Only 3.6 percent of the national total in 1960, hydropower for the nation as a whole declines to 2 percent in the projection for 2000. In certain regions, notably the Pacific Northwest, hydropower's share of total energy will remain much larger.

Nonfuel Minerals. Domestic requirements for most of the major metals are expected to grow faster than population. Steel requirements, for example, are expected to increase by 200 percent by the year 2000; aluminum by 800 percent; and even lead, a slow-rising metal, by 100 percent. Patterns of consumption will continue to change. In 1960, iron and steel accounted for 90 percent of the total volume of metals used in the United States, and aluminum for almost 6 percent. By the year 2000 these ratios are projected to have shifted to 79 percent and 17 percent, respectively. It is difficult to generalize about future adequacy of minerals, for each must be examined in the light of its own situation; and even then the unsatisfactory state of reserve and resource estimates and meager knowledge of the cost implications of new technology make many judgments precarious. New advances in methods of discovery and extraction could bring in larger supplies than it now seems safe to anticipate. So could more rapid gains in knowing how to use lower grades of ore. It seems clear, however, that for many mineral materials the United States will become even more dependent upon imports than it is now.

Salient points in the outlook for a few individual minerals are noted briefly in the paragraphs that follow.

Cumulative demands for iron and steel through the end of the century exceed currently identified domestic reserves of iron ore in this country by some 40 percent. At present the high cost of mining the large domestic deposits of low-grade ore qualifies only a small fraction for inclusion in US reserves. One may expect this fraction to increase in the coming years. World reserves of iron ore appear adequate to US needs, even with due allowance for rapidly growing needs in other countries.

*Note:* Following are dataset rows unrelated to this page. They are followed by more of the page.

===== src/rtl/fifo_pkg.sv =====
// Shared helpers for the asynchronous FIFO pointer blocks (write and read side).
// Gray conversions work on a 32-bit container. Callers zero-extend their pointer
// and then truncate the result back to their own width. Zero-extension does not
// change the low bits of either conversion, so one function pair serves every
// pointer width.
package fifo_pkg;

    localparam int unsigned FIFO_ADDR_SIZE = 32'd6;
    localparam int unsigned FIFO_DEPTH     = 32'd1 << FIFO_ADDR_SIZE;

    // Binary to reflected Gray code.
    function automatic logic [31:0] bin2gray(input logic [31:0] bin);
        return bin ^ (bin >> 32'd1);
    endfunction

    // Reflected Gray code to binary: each bit is the XOR of all Gray bits at or above it.
    function automatic logic [31:0] gray2bin(input logic [31:0] gray);
        logic [31:0] bin;
        bin     = 32'd0;
        bin[31] = gray[31];
        for (int i = 30; i >= 0; i--) begin
            bin[i] = bin[i + 1] ^ gray[i];
        end
        return bin;
    endfunction

endpackage


===== src/rtl/wptr_full.sv =====
// Write-side pointer and status block of the asynchronous FIFO (wclk domain).
// This block keeps a binary write pointer with an extra wrap bit and a registered
// Gray copy for the read-domain synchroniser. It derives full, almost-full, the
// fill level and a sticky overflow flag by comparing against the read pointer,
// which is already synchronised into wclk. Full is computed from the next-state
// pointer, so the write that fills the last slot also raises wfull on the same edge.
module wptr_full
    import fifo_pkg::*;
#(
    parameter int unsigned ADDR_SIZE    = FIFO_ADDR_SIZE,
    parameter int unsigned AFULL_THRESH = 32'd56
) (
    input  logic                 wclk,
    input  logic                 wrst,
    input  logic                 winc,
    input  logic [ADDR_SIZE:0]   wq2_rptr,
    output logic [ADDR_SIZE-1:0] waddr,
    output logic [ADDR_SIZE:0]   wptr,
    output logic                 wfull,
    output logic                 walmost_full,
    output logic [ADDR_SIZE:0]   wcount,
    output logic                 wovf
);

    localparam int unsigned PTR_W = ADDR_SIZE + 32'd1;

    logic [PTR_W-1:0] wbin_q,   wbin_d;
    logic [PTR_W-1:0] wptr_q,   wptr_d;
    logic [PTR_W-1:0] wcount_q, wcount_d;
    logic             wfull_q,  wfull_d;
    logic             wafull_q, wafull_d;
    logic             wovf_q,   wovf_d;

    logic             accept_s;
    logic [PTR_W-1:0] rbin_s;
    logic [PTR_W-1:0] full_cmp_s;

    // Next-state computation: write acceptance, pointer advance, full/level/overflow.
    always_comb begin
        accept_s   = winc & ~wfull_q;
        wbin_d     = wbin_q + PTR_W'(accept_s);
        wptr_d     = PTR_W'(bin2gray(32'(wbin_d)));
        // Full when the write pointer is exactly one lap ahead of the read pointer.
        // In Gray code that means the top two bits differ and the rest match.
        full_cmp_s = {~wq2_rptr[ADDR_SIZE:ADDR_SIZE-1], wq2_rptr[ADDR_SIZE-2:0]};
        wfull_d    = (wptr_d == full_cmp_s);
        rbin_s     = PTR_W'(gray2bin(32'(wq2_rptr)));
        // Write and read-pointer movement in the same cycle are both folded in here.
        wcount_d   = wbin_d - rbin_s;
        wafull_d   = (32'(wcount_d) >= AFULL_THRESH);
        // A write attempted while full is dropped and remembered until reset.
        wovf_d     = wovf_q | (winc & wfull_q);
    end

    // State registers; reset clears all history at once, without waiting for a clock edge.
    always_ff @(posedge wclk or posedge wrst) begin
        if (wrst) begin
            wbin_q   <= '0;
            wptr_q   <= '0;
            wcount_q <= '0;
            wfull_q  <= 1'b0;
            wafull_q <= 1'b0;
            wovf_q   <= 1'b0;
        end else begin
            wbin_q   <= wbin_d;
            wptr_q   <= wptr_d;
            wcount_q <= wcount_d;
            wfull_q  <= wfull_d;
            wafull_q <= wafull_d;
            wovf_q   <= wovf_d;
        end
    end

    // The memory address comes straight from the binary pointer register.
    assign waddr        = wbin_q[ADDR_SIZE-1:0];
    assign wptr         = wptr_q;
    assign wfull        = wfull_q;
    assign walmost_full = wafull_q;
    assign wcount       = wcount_q;
    assign wovf         = wovf_q;

endmodule


===== config.mk =====
export PLATFORM = sky130hd
export DESIGN_NAME = wptr_full
export DESIGN_NICKNAME = d
export VERILOG_FILES = /design/src/rtl/fifo_pkg.sv /design/src/rtl/wptr_full.sv
export SDC_FILE = /design/constraint.sdc
export NUM_CORES = 1
export LEC_CHECK = 0
export ABC_AREA = 0
export CORE_MARGIN = 3
export CORE_UTILIZATION = 25
export DETAILED_ROUTE_END_ITERATION = 16
export PLACE_DENSITY = 0.52
export RECOVER_POWER = 50
export SLEW_MARGIN = 30
export SYNTH_ARGS = -nofsm -noshare
export SYNTH_HDL_FRONTEND = slang
export SYNTH_SLANG_ARGS = --single-unit

===== constraint.sdc =====
create_clock -name wclk -period 3.6 [get_ports wclk]
set_input_delay 0.72 -clock wclk [delete_from_list [all_inputs] [get_ports wclk]]
set_output_delay 0.72 -clock wclk [all_outputs]
set_load 0.01 [all_outputs]

==> summary.txt <==
Status
  • Run status: finished clean

Synthesis
  • Most frequent cell after synthesis: dfrtp_1
  • Syn Inst Count: 123
  • EDFF count, synth: 0
  • Post-synthesis net count: 142
  • Sequential-to-total area share from yosys stat: 41.6%
  • Average cell area after synthesis: 11.3 µm²
  • Most frequent cells after synthesis: 23 x dfrtp_1, 12 x inv_1, 12 x xor2_1
  • Area leader, netlist: dfrtp_1
  • Yosys reg bits: 23
  • Top_reg_cell synth: dfrtp_1
  • Post-Synthesis Cell Area: 1380 µm²
  • Top cell type's share of synthesized area: 41.6%
  • Yosys warning count: 0
  • Main area contributors after synthesis: dfrtp_1 42%, xor2_1 7.6%, ha_1 7.2%
  • Count of cell types in the netlist: 36
  • Synth async-reset ratio: 100%

Placement
  • Setup Slack @ Placement: -0.419 ns
  • Post-DP HPWL: 2.40 mm
  • Placed cell areas: 1860 µm²
  • I/O Buffers: 32
  • Placed Instances: 233
  • GPL Wtd Cong: 0.875

Worst setup path
  • Reg-to-Reg Start: wfull$_DFF_PP0_
  • Critical path's slowest cell: clkdlybuf4s50_1
  • Flop-to-flop setup slack: 0.86 ns
  • WP buf/inv: 1
  • FF-to-FF path depth: 12
  • Crit-path leading delay family: XOR/XNOR gates
  • Worst R2R End: wcount[5]$_DFF_PP0_
  • CP endpoint kind: register
  • CP Max Fanout: 2
  • Crit path launch type: input pin
  • Kind of critical path: input pin to register
  • Crit path DAT: 3.60 ns
  • WP data required: 3.76 ns
  • CP max stage delay: 0.48 ns
  • Crit path cell chain: clkdlybuf4s50_1 > xnor3_2 > xor2_4 > xor2_2 > xor2_2 > xnor2_1 > ha_2 > fa_2 > nor2b_1 > o21ai_1 > and2_1 > xnor2_1 > o311ai_1

Timing
  • Final Hold Viols: 0
  • Final Max Tran Viols: 0
  • Slew @ Worst Pin: 0.874 ns
  • Tcrit/Tclk final: 95.5%
  • # setup viols final: 0
  • Max_slew headroom: 41.6%
  • Clock skew: 0.00148 ns
  • FMAX: 291 MHz
  • Shortest period the worst path allows: 3.44 ns
  • Setup WS post-layout: 0.161 ns

Clocking
  • Clk root buf: clkbuf_8
  • Num CTS Buffers: 3
  • Htree depth: 1
  • CTS tree: built
  • Clock Path Buffers: 2
  • Clk Latency, worst-skew pair: 0.26 ns
  • Clk sinks: 23
  • Worst-path clk slew: 0.08 ns

Routing
  • Routed len/inst: 12.5 µm
  • Final WL: 2.99 mm
  • DRT Pass-1 Iters: 4
  • First DRT Iteration DRCs: 56
  • # DRC: 0
  • Drt via density: 4.23
  • Vias after detailed routing: 1,014
  • Post-DRT Antenna Nets: 0

Power
  • Reg power frac: 25.6%
  • Pleak: 0.000927 µW
  • Cell-internal power: 1170 µW
  • Switching pwr: 770 µW
  • Pwr Density: 988 nW/µm²
  • Peak supply drop: 0.000445 V
  • Logic pwr share: 66.1%
  • Clk pwr share: 8.3%
  • Sw Ratio: 39.8%

Die
  • Top-Level Pins: 33
  • Die width: 80.4 µm
  • Standard-cell rows: 26
  • Full die area: 6460 µm²
  • Starting Density: 26.4%
  • CORE AREA: 5240 µm²
  • Die Height: 80.4 µm

Run
  • Maxcap violations: 0

Global routing
  • Total global routing overflow: 0
  • Number of global-route vias before repair: 1,110
  • First-pass GRT wire length: 5.14 mm
  • Total track usage: 10.0%
  • Initial antenna violation count: 0
  • Largest net degree at the start of global routing: 24

Min path
  • WHS Endpoint: wovf$_DFF_PP0_
  • WHS Path Cells: 1
  • Worst Min Path Start: wovf$_DFF_PP0_
  • Hold crit path type: register to register

Finish
  • FILL cells: 517
  • Storage cell area: 576 µm²
  • Final core occ: 37.4%
  • Area taken by multi-input logic gates: 766 µm²
  • Layout cell share with drive strength beyond 1: 15.9%
  • Fin cells: 240
  • Post-route cell area: 1960 µm²
  • Ant. Diodes: 0
  • Layout net count: 190
  • Area grow syn2layout: 41.5%
==> worst reg2reg max path, delay by kind of cell, from the launching register on <==
family	cells	cell delay, ns
adders and majority gates	3	0.87
AOI/OAI and AO/OA	3	0.55
and+or+nand+nor	3	0.38
buffers and inverters	2	0.21
xor gates and xnor gates	1	0.25
DFF	1	0.40
==> layout make-up <==
class / count / area share, %
inverter: 12 / 2.30
clock inverter: 1 / 0.256
timing repair buffer: 47 / 22.4
tap: 70 / 4.47
clock buffer: 3 / 2.11
sequential: 23 / 29.4
multi-input combinational: 84 / 39.1
==> worst max path at each step <==
stage | start | endpoint | slack, ns | cells after the start
finish | wq2_rptr[4] | walmost_full$_DFF_PP0_ | 0.16 | 13
global route | wq2_rptr[4] | walmost_full$_DFF_PP0_ | -0.02 | 13
CTS | wq2_rptr[4] | walmost_full$_DFF_PP0_ | 0.01 | 13
detailed placement | wq2_rptr[6] | walmost_full$_DFF_PP0_ | -0.42 | 13
global placement | wq2_rptr[6] | walmost_full$_DFF_PP0_ | -0.31 | 13
floorplan | wq2_rptr[6] | walmost_full$_DFF_PP0_ | 0.30 | 12
==> through the flow <==
| step | total power, µW | TNS, ns | hold slack [ns] |
|---|---|---|---|
| after global placement | 1740 | -0.809 | 0.439 |
| final | 1940 | 0 | 0.471 |
| after CTS | 1950 | 0 | 0.473 |
| after global routing | 2120 | -0.0177 | 0.487 |
| after detailed placement | 1760 | -1.06 | 0.452 |
| after floorplan | 1240 | 0 | 0.493 |
==> state kept, by name, indices dropped and copies added (netlist names) <==
signal / cells
wbin_q: 7
wcount: 7
wptr: 6
walmost_full: 1
wfull: 1
wovf: 1
==> metal layers <==
metal	vias to the layer above	part of all wire (%)	track usage (%)
li1	502	-	-
met1	495	44	12.4
met2	15	51	17.4
met3	2	4.7	2.80
met4	0	0.64	1.86
met5	-	0	0
==> what timing repair did <==
item	4_1_cts	5_1_grt
setup buffers	1	2
gates cloned	0	0
endpoints found under the hold margin	0	0
pin swaps	4	7
setup endpoints to repair	2	3
gates resized for setup	3	5
hold buffers	0	0
==> cells in the final DEF (no fill, tap or decap), types with 3 or more instances in the layout <==
cell,n
a21o_1,3
ha_1,7
buf_4,15
o21ai_0,6
dlygate4sd3_1,10
xor2_1,12
nor2_1,4
clkbuf_8,3
clkdlybuf4s50_1,20
dfrtp_1,23
xnor2_1,11
nor2b_1,5
inv_1,12
nand2_1,5
==> power by group through the flow <==
stage	Clock [µW]	Sequential [µW]	Combinational, µW
after floorplan	0	528	713
after global placement	0	502	1240
after detailed placement	0	504	1250
after CTS	169	501	1280
after global routing	181	516	1420
final	161	495	1280
==> cells by family after synthesis <==
logic type / share of synthesized area (%)
compound gates: 10.2
buf+inv: 4.61
flops: 41.6
fa+ha+maj: 8.68
simple gates: 9.77
xor+xnor: 25.1
Power figures use the tool's default switching activity.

World-wide reserves of bauxite, at present the preferred source of aluminum, are equivalent to world-wide cumulative demand, and advancing technology makes a gradual shift to lower-grade bauxite and high-alumina clays feasible with minimal effects on cost.

US reserves of copper are at or below 50 million tons, while the projected cumulative demand is 110 million tons. The non-communist world as a whole has reserves amounting to about half the needed supply. These reserves, however, are backed up by an ample reservoir of potential ore of low copper content—but not lower than what is now being mined profitably in the United States. Such potential ore can be used with only gradual cost increases, if any, through the end of the century.

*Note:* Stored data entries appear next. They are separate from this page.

**config.mk**
```make
export PLATFORM = sky130hd
export DESIGN_NAME = fetch_prefetch_unit
export DESIGN_NICKNAME = d
export VERILOG_FILES = /design/src/rtl/fetch_prefetch_unit.sv
export SDC_FILE = /design/constraint.sdc
export NUM_CORES = 1
export LEC_CHECK = 0
export ABC_AREA = 1
export BUFFER_PORTS_ARGS = -buffer_cell sky130_fd_sc_hd__buf_2
export CORE_MARGIN = 3
export CORE_UTILIZATION = 40
export DETAILED_ROUTE_END_ITERATION = 10
export HOLD_SLACK_MARGIN = 0.08
export PLACE_DENSITY = 0.6
export SLEW_MARGIN = 20
export SYNTH_ARGS = -nofsm -noshare
export SYNTH_HDL_FRONTEND = slang
export SYNTH_SLANG_ARGS = --single-unit
```
**constraint.sdc**
```tcl
create_clock -name clk -period 3 [get_ports clk]
set_clock_uncertainty 0.15 [all_clocks]
set_input_delay 0.3 -clock clk [delete_from_list [all_inputs] [get_ports clk]]
set_output_delay 0.3 -clock clk [all_outputs]
set_load 0.03 [all_outputs]
```
**src/rtl/fetch_prefetch_unit.sv**
```systemverilog
// rtl/fetch_prefetch_unit.sv - prefetching instruction fetch unit with pipelined imem requests and redirect flush
// Optional 16/32-bit realignment is enabled by defining FETCH_RVC_EN.
module fetch_prefetch_unit #(
  parameter int                          RISCV_ADDR_WIDTH = 32,
  parameter int                          RISCV_WORD_WIDTH = 32,
  parameter int                          FIFO_DEPTH       = 4,
  parameter int                          MAX_OUTSTANDING  = 2,
  parameter logic [RISCV_ADDR_WIDTH-1:0] RESET_ADDR       = '0
) (
  input  logic                        clk,
  input  logic                        rst,
  input  logic                        req_i,
  input  logic [RISCV_ADDR_WIDTH-1:0] target_addr_i,
  input  logic                        target_valid_i,
  input  logic [1:0]                  retired_inst_len_i,
  output logic [RISCV_WORD_WIDTH-1:0] instr_o,
  output logic [RISCV_ADDR_WIDTH-1:0] instr_addr_o,
  output logic                        instr_valid_o,
  output logic                        imem_valid_o,
  input  logic                        imem_ready_i,
  output logic [RISCV_ADDR_WIDTH-1:0] imem_addr_o,
  input  logic                        imem_rvalid_i,
  input  logic [RISCV_WORD_WIDTH-1:0] imem_rdata_i,
  output logic [RISCV_WORD_WIDTH-1:0] imem_wdata_o,
  output logic [3:0]                  imem_we_o
);

  localparam int PW = $clog2(FIFO_DEPTH);
  localparam int NW = $clog2(FIFO_DEPTH) + 1;
  localparam int CW = $clog2(MAX_OUTSTANDING + 1);

  typedef logic [RISCV_ADDR_WIDTH-1:0] addr_t;
  typedef logic [RISCV_WORD_WIDTH-1:0] word_t;

  localparam addr_t WORD_STEP  = addr_t'(4);
  localparam addr_t RESET_WORD = {RESET_ADDR[RISCV_ADDR_WIDTH-1:2], 2'b00};

  word_t          fifo_q [FIFO_DEPTH];
  logic [PW-1:0]  rd_ptr_q, rd_ptr_d, wr_ptr_q, wr_ptr_d;
  logic [NW-1:0]  count_q, count_d;
  logic [CW-1:0]  live_q, live_d, discard_q, discard_d;
  addr_t          fetch_addr_q, fetch_addr_d, head_addr_q, head_addr_d;

  logic [31:0]    inflight, inflight_left;
  logic           rsp_tracked, rsp_drop, rsp_live, rsp_live_dec;
  logic           accept, push, pop, w0_ok;
  word_t          w0;
  addr_t          target_word;
  logic           unused_addr_lsb;

  assign imem_wdata_o    = '0;
  assign imem_we_o       = '0;
  assign unused_addr_lsb = ^target_addr_i[1:0];
  assign target_word     = {target_addr_i[RISCV_ADDR_WIDTH-1:2], 2'b00};

  // Responses with nothing tracked (left over from before a reset) must not underflow the counters.
  assign inflight      = 32'(live_q) + 32'(discard_q);
  assign rsp_tracked   = imem_rvalid_i && (inflight != 32'd0);
  assign inflight_left = inflight - 32'(rsp_tracked);

  always_comb begin
    imem_valid_o = 1'b0;
    imem_addr_o  = fetch_addr_q;
    if (!rst) begin
      if (target_valid_i) begin
        imem_addr_o  = target_word;
        imem_valid_o = inflight_left < 32'(MAX_OUTSTANDING);
      end else begin
        imem_valid_o = req_i && (32'(count_q) + 32'(live_q) < 32'(FIFO_DEPTH))
                             && (inflight < 32'(MAX_OUTSTANDING));
      end
    end
  end

  assign accept       = imem_valid_o && imem_ready_i;
  assign rsp_drop     = imem_rvalid_i && (discard_q != '0);
  assign rsp_live     = imem_rvalid_i && (discard_q == '0) && !target_valid_i;
  assign rsp_live_dec = rsp_live && (live_q != '0);
  assign push         = rsp_live && ((count_q < NW'(FIFO_DEPTH)) || pop);

  assign w0    = fifo_q[rd_ptr_q];
  assign w0_ok = count_q != '0;

`ifdef FETCH_RVC_EN
  logic  hw_q, hw_d, w1_ok;
  word_t w1, head_raw;

  assign w1    = fifo_q[rd_ptr_q + PW'(1)];
  assign w1_ok = count_q > NW'(1);

  // With hw set the head instruction starts in the upper half of W0 and may spill into W1.
  always_comb begin
    if (!hw_q) begin
      head_raw      = w0;
      instr_valid_o = w0_ok;
    end else begin
      head_raw      = {(w1_ok ? w1[15:0] : 16'h0000), w0[31:16]};
      instr_valid_o = w0_ok && ((w0[17:16] != 2'b11) || w1_ok);
    end
  end

  assign instr_o      = instr_valid_o ? head_raw : '0;
  assign instr_addr_o = head_addr_q + addr_t'({hw_q, 1'b0});
  assign pop          = instr_valid_o && (((retired_inst_len_i == 2'd1) && hw_q) ||
                                          (retired_inst_len_i == 2'd2));

  always_comb begin
    hw_d = hw_q;
    if (target_valid_i)
      hw_d = target_addr_i[1];
    else if (instr_valid_o && (retired_inst_len_i == 2'd1))
      hw_d = ~hw_q;
  end

  always_ff @(posedge clk) begin
    if (rst) hw_q <= 1'b0;
    else     hw_q <= hw_d;
  end
`else
  assign instr_valid_o = w0_ok;
  assign instr_o       = w0_ok ? w0 : '0;
  assign instr_addr_o  = head_addr_q;
  assign pop           = instr_valid_o && (retired_inst_len_i != 2'd0);
`endif

  always_comb begin
    fetch_addr_d = fetch_addr_q;
    head_addr_d  = head_addr_q;
    rd_ptr_d     = rd_ptr_q;
    wr_ptr_d     = wr_ptr_q;
    count_d      = count_q;
    live_d       = live_q;
    discard_d    = discard_q;
    if (target_valid_i) begin
      // Everything still in flight belongs to the old stream; only the target request is live.
      head_addr_d  = target_word;
      rd_ptr_d     = wr_ptr_q;
      count_d      = '0;
      discard_d    = CW'(inflight_left);
      live_d       = CW'(accept);
      fetch_addr_d = accept ? target_word + WORD_STEP : target_word;
    end else begin
      if (pop) begin
        rd_ptr_d    = rd_ptr_q + PW'(1);
        head_addr_d = head_addr_q + WORD_STEP;
      end
      if (push)
        wr_ptr_d = wr_ptr_q + PW'(1);
      count_d = count_q + NW'(push) - NW'(pop);
      if (rsp_drop)
        discard_d = discard_q - CW'(1);
      live_d = live_q + CW'(accept) - CW'(rsp_live_dec);
      if (accept)
        fetch_addr_d = fetch_addr_q + WORD_STEP;
    end
  end

  always_ff @(posedge clk) begin
    if (rst) begin
      fetch_addr_q <= RESET_WORD;
      head_addr_q  <= RESET_WORD;
      rd_ptr_q     <= '0;
      wr_ptr_q     <= '0;
      count_q      <= '0;
      live_q       <= '0;
      discard_q    <= '0;
    end else begin
      fetch_addr_q <= fetch_addr_d;
      head_addr_q  <= head_addr_d;
      rd_ptr_q     <= rd_ptr_d;
      wr_ptr_q     <= wr_ptr_d;
      count_q      <= count_d;
      live_q       <= live_d;
      discard_q    <= discard_d;
    end
  end

  always_ff @(posedge clk) begin
    if (push)
      fifo_q[wr_ptr_q] <= imem_rdata_i;
  end

endmodule

```
==> metrics.txt <==
number of clock sinks=201; max-slew violation count=0; outcome=finished, violations left; highest net fanout along the worst path=2; number of maximum-capacitance violations=0; Hold Crit Depth=5; area fraction of the dominant cell type after synthesis=33.29%; reg-to-reg critical path startpoint=discard_q[0]; Total Wirelength=38.50 mm; ordered list of cells on the worst path=ha_4, fa_1, nor2_2, a21oi_2, ha_2, ha_4, inv_2, a21oi_2, nand3_2, nand2_4, nand2_4, inv_4, buf_6; initial drt markers=842; Register-to-Register Setup Slack=-0.20 ns; overall overflow remaining after global route=0; peak supply drop=0.3526 mV; Crit path required time=approximately 2.6 ns; library cell used as clock root buffer=clkbuf_16; antenna diode instance count=0; RSZ-0062 raised after global routing=true; H-tree level count=1; number of instances in the synthesized netlist=about 1,500; IO Port Bufs=163; final number of setup-violating endpoints=32; Fin. Hold Viols=0; Crit path largest cell delay=0.50 ns; leakage power of the design=6.178 nW; clock tree from TritonCTS=built; mean cell area of the mapped netlist=7.487 sq um; final core area utilization=53.23%; Max transition margin=58.71%; Synth top cells by count=372 x nand2_1, 263 x nor2_1, 169 x o21ai_0; largest cells by area after synthesis=edfxtp_1 33%, dfxtp_1 13%, nand2_1 12%; post-route setup slack=-0.2675 ns; Die Span X=175.9 um; total power=8.797 mW; Psw=2.912 mW; Post-DP HPWL=26.25 mm; initial cell density of the core=41.10%; area added between synthesis and finish=29.49%; number of library cell types mapped by synthesis=43; clock-pin slew reported for the worst setup and hold paths after clock tree synthesis=0.06 ns; number of global-route vias before repair=10,630; nets=1,878; EDFF count, synth=128; via count=11,430; post-DR vias/cell=5.232; Slowest cell on crit path=fa_1; Setup CP Type=reg2out; critical path arrival=2.82 ns; Peak Freq=0.3060 GHz; Die ar.=0.03094 sq mm; sequential group share of total power=between 30% and 40%; Die Height=175.9 um; Overall Global Routing Usage=a little under a quarter; non-filler cells, final=2,185; violations in the final reports=setup timing; maximum number of pins on one net before global-route repair=65; most common cell in the synthesized netlist=nand2_1; Critical Path Start Type=flop; start point of the worst hold path=target_addr_i[27]; main flop type after synthesis=edfxtp_1; class of the most critical hold timing path=in2reg; combinational share of power=between 20% and 30%; Clock Latency Late Sink=~0.52 ns; share of the cycle needed by the critical path after routing=108.9%; ratio of cells with drive above 1 in the final layout=20.03%; num rows=just over 60; ys async rst share=0%; slew at the pin with the worst max-slew slack=0.6129 ns; ratio of total power to cell area=588.4 mW/mm^2; switch share=33.11%; area of the placeable core=0.02809 sq mm; total negative slack=-3.539 ns; Worst Setup End Kind=primary output; clock period minus worst slack=3.268 ns; pre-CTS worst setup slack=-0.1730 ns; cell count after placement=about 2,100; R2R cell count=19; library cell occupying the most area in the post-synthesis netlist=edfxtp_1; detailed-routing iteration count for the pre-antenna-repair pass=7; number of ports placed on the die boundary=206; detailed-route DRC error count=0; worst setup path startpoint=discard_q[0]; number of nets with antenna violations after detailed routing=0; portion of total power attributed to the clock network=36.3%; first-pass GRT wire length=57.64 mm; Longest Clk Path Bufs=3; FF+latch count, synth=201; initial antenna violation count=0; netlist area before placement=0.01154 sq mm; Final Wtd Congestion=0.8961; synth warn=0; mean routed wirelength per cell=around 18 um; Num CTS Buffers=24; portion of the post-synthesis area used by sequential elements=roughly 46%; internal power contribution=5.884 mW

Domestic reserves of lead amount to barely one-eighth of projected cumulative requirements, and to about one-third for zinc. For the whole non-communist world, roughly calculated requirements exceed the estimated reserves of both lead and zinc. There is some doubt whether this picture may not be unduly affected by the poor quality of the reserve estimates.

US demand for manganese, now about 1 million tons a year, is projected to triple by 2000. The United States is dependent on foreign supply. While in the non-communist world identified reserves barely exceed projected demand, there is to be a large potential for more production from new discoveries, slag heaps near steel mills, and sibley ocean-floor nodules; at same time manganese required per ton of steel may be subject to substantial reduction.

Reserves of nonmetallic nonfuel minerals appear adequate—rock and sand; salt; and potash phosphate for fertilizer. The Long run outlook for sulfur appears hopeful mainly because of world-wide increase in sulfur recovery from sour oil and gas. Plentiful supplies of alternative source materials, such as gypsum, could alleviate any temporary tightness that might develop over the next forty years.